# Exercise instructions:
Print word for word the records from the line containing "removed: flow/standard.sh" through the end.

# Material to process:
Source: an optimization exercise on an open RTL-to-GDS flow (aim: small area and a short achievable clock period). Production flows keep margins and buffers that such runs may drop.
Where RTL was checked, it was by simulation tests only, not by an equivalence proof against the original.
No driver is modelled on the clock port, so clocking that relies on it looks cheaper here than on a real chip.

// Vedic
module Vedic(
  input             clk,
  input             rst,
  input      [31:0] A_5,
  input      [31:0] B_5,
  output reg [63:0] Q_REG
);
Settings: LEC_CHECK=0, CAP_MARGIN=20, CORE_MARGIN=2, CORE_UTILIZATION=40, SLEW_MARGIN=20, SYNTH_HIERARCHICAL=1, SYNTH_MINIMUM_KEEP_SIZE=0; clock period 14.0 ns.
standard.sh (not shown) runs the stock make flow with config.mk's settings and CLKGATE_MAP_FILE= SYNTH_SCRIPT=/design/flow/synth_recipe.tcl, a recipe that flattens the netlist after the stock synthesis.
==> flow/flow/run.sh <==
#!/bin/bash
# The standard layout (standard.sh, unchanged synthesis) with these changes:
#  - the port buffers are buf_1 (ORFS picks a larger delay buffer by default);
#  - after floorplan, ABC's buffers are removed and every combinational cell
#    is set to its smallest size (flow/downsize.tcl);
#  - CTS's setup repair runs after that skew (in flow/skew.tcl), and it and
#    the later repairs aim at 8.75 ns of setup slack on the 14 ns clock,
#    working on the worst paths (TNS_END_PERCENT=10), so they size up only
#    the cells that the critical paths need; the hold repair fixes the short
#    paths into Q_REG that the skew leaves too fast, with 0.1 ns to spare.
# The make output goes to make_finish.log; each ORFS step keeps its own log
# under orfs/logs.
set -euo pipefail
HERE=$(pwd)
export SKEW_CELLS="dlygate4sd3_1 dlygate4sd3_1"
bash standard.sh \
  "BUFFER_PORTS_ARGS=-buffer_cell sky130_fd_sc_hd__buf_1" \
  REMOVE_ABC_BUFFERS=1 \
  POST_FLOORPLAN_TCL=$HERE/flow/downsize.tcl \
  POST_CTS_TCL=$HERE/flow/skew.tcl \
  SETUP_SLACK_MARGIN=8.75 TNS_END_PERCENT=10 HOLD_SLACK_MARGIN=0.1 SKIP_CTS_REPAIR_TIMING=1 \
  finish > make_finish.log 2>&1
Other scripts of this flow, unchanged in this note and not shown: flow/flow/downsize.tcl, flow/flow/skew.tcl
Edit:
--- a/flow/flow/run.sh
+++ b/flow/flow/run.sh
@@ -6,5 +6,5 @@
 #  - CTS's setup repair runs after that skew (in flow/skew.tcl), and it and
 #    the later repairs aim at 8.75 ns of setup slack on the 14 ns clock,
-#    working on the worst paths (TNS_END_PERCENT=10), so they size up only
+#    working on the worst paths (TNS_END_PERCENT=0), so they size up only
 #    the cells that the critical paths need; the hold repair fixes the short
 #    paths into Q_REG that the skew leaves too fast, with 0.1 ns to spare.
@@ -19,4 +19,4 @@
   POST_FLOORPLAN_TCL=$HERE/flow/downsize.tcl \
   POST_CTS_TCL=$HERE/flow/skew.tcl \
-  SETUP_SLACK_MARGIN=8.75 TNS_END_PERCENT=10 HOLD_SLACK_MARGIN=0.1 SKIP_CTS_REPAIR_TIMING=1 \
+  SETUP_SLACK_MARGIN=8.75 TNS_END_PERCENT=0 HOLD_SLACK_MARGIN=0.1 SKIP_CTS_REPAIR_TIMING=1 \
   finish > make_finish.log 2>&1
Hold slack is about the same.
Setup slack degrades by 0.14 ns.
Global-route usage is unchanged.
Wire length hardly moves.
Cell area barely changes.
No functional check of the RTL was part of any run of this note.

---

Another version of the RTL of Vedic (not shown whole).
For scale: about 2700 cells after synthesis, about 130 flip-flops, about 130 I/O pins, ~29000 sq um of cells after synthesis.
export LEC_CHECK = 0
export CAP_MARGIN = 20
export CORE_MARGIN = 2
export CORE_UTILIZATION = 40
export SLEW_MARGIN = 20
export SYNTH_HIERARCHICAL = 1
export SYNTH_MINIMUM_KEEP_SIZE = 0
create_clock -name core_clock -period 14.0 [get_ports {clk}]
==> flow/flow/run.sh <==
#!/bin/bash
# Standard ORFS layout (the standard.sh); the port buffers are buf_1, and
# the resizer's setup repair aims at 8.5 ns of slack on the 14 ns clock,
# working on the worst paths only (TNS_END_PERCENT=0).
set -euo pipefail
bash standard.sh "BUFFER_PORTS_ARGS=-buffer_cell sky130_fd_sc_hd__buf_1" SETUP_SLACK_MARGIN=8.5 TNS_END_PERCENT=0 finish > make_finish.log 2>&1
The first run produced a clean layout.
Next try:
==> flow/flow/run.sh (replaced) <==
#!/bin/bash
# Standard ORFS layout (the standard.sh); the port buffers are buf_1.
set -euo pipefail
bash standard.sh "BUFFER_PORTS_ARGS=-buffer_cell sky130_fd_sc_hd__buf_1" finish > make_finish.log 2>&1
After rerunning:
- design area goes down by 13%
- via count falls by 10%
Next try:
==> flow/run.sh (new file) <==
#!/bin/bash
# synth_recipe.tcl (not shown) runs the flow's synth.tcl, then flattens the netlist and writes it again
# the make line also repeats each setting of config.mk as NAME=value (left out here)
make -C /OpenROAD-flow-scripts/flow DESIGN_CONFIG=/design/flow/config.mk WORK_HOME=/design/flow/orfs CLKGATE_MAP_FILE= SYNTH_SCRIPT=/design/flow/synth_recipe.tcl finish
removed: flow/flow/run.sh
removed: flow/standard.sh
What happened: Die area stays the same; critical path depth went down by 2; register-to-register slack loses 0.03 ns; routed wire length went up by 1.7%; worst hold slack hardly moves.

# Task solution:
removed: flow/standard.sh
What happened: Die area stays the same; critical path depth went down by 2; register-to-register slack loses 0.03 ns; routed wire length went up by 1.7%; worst hold slack hardly moves.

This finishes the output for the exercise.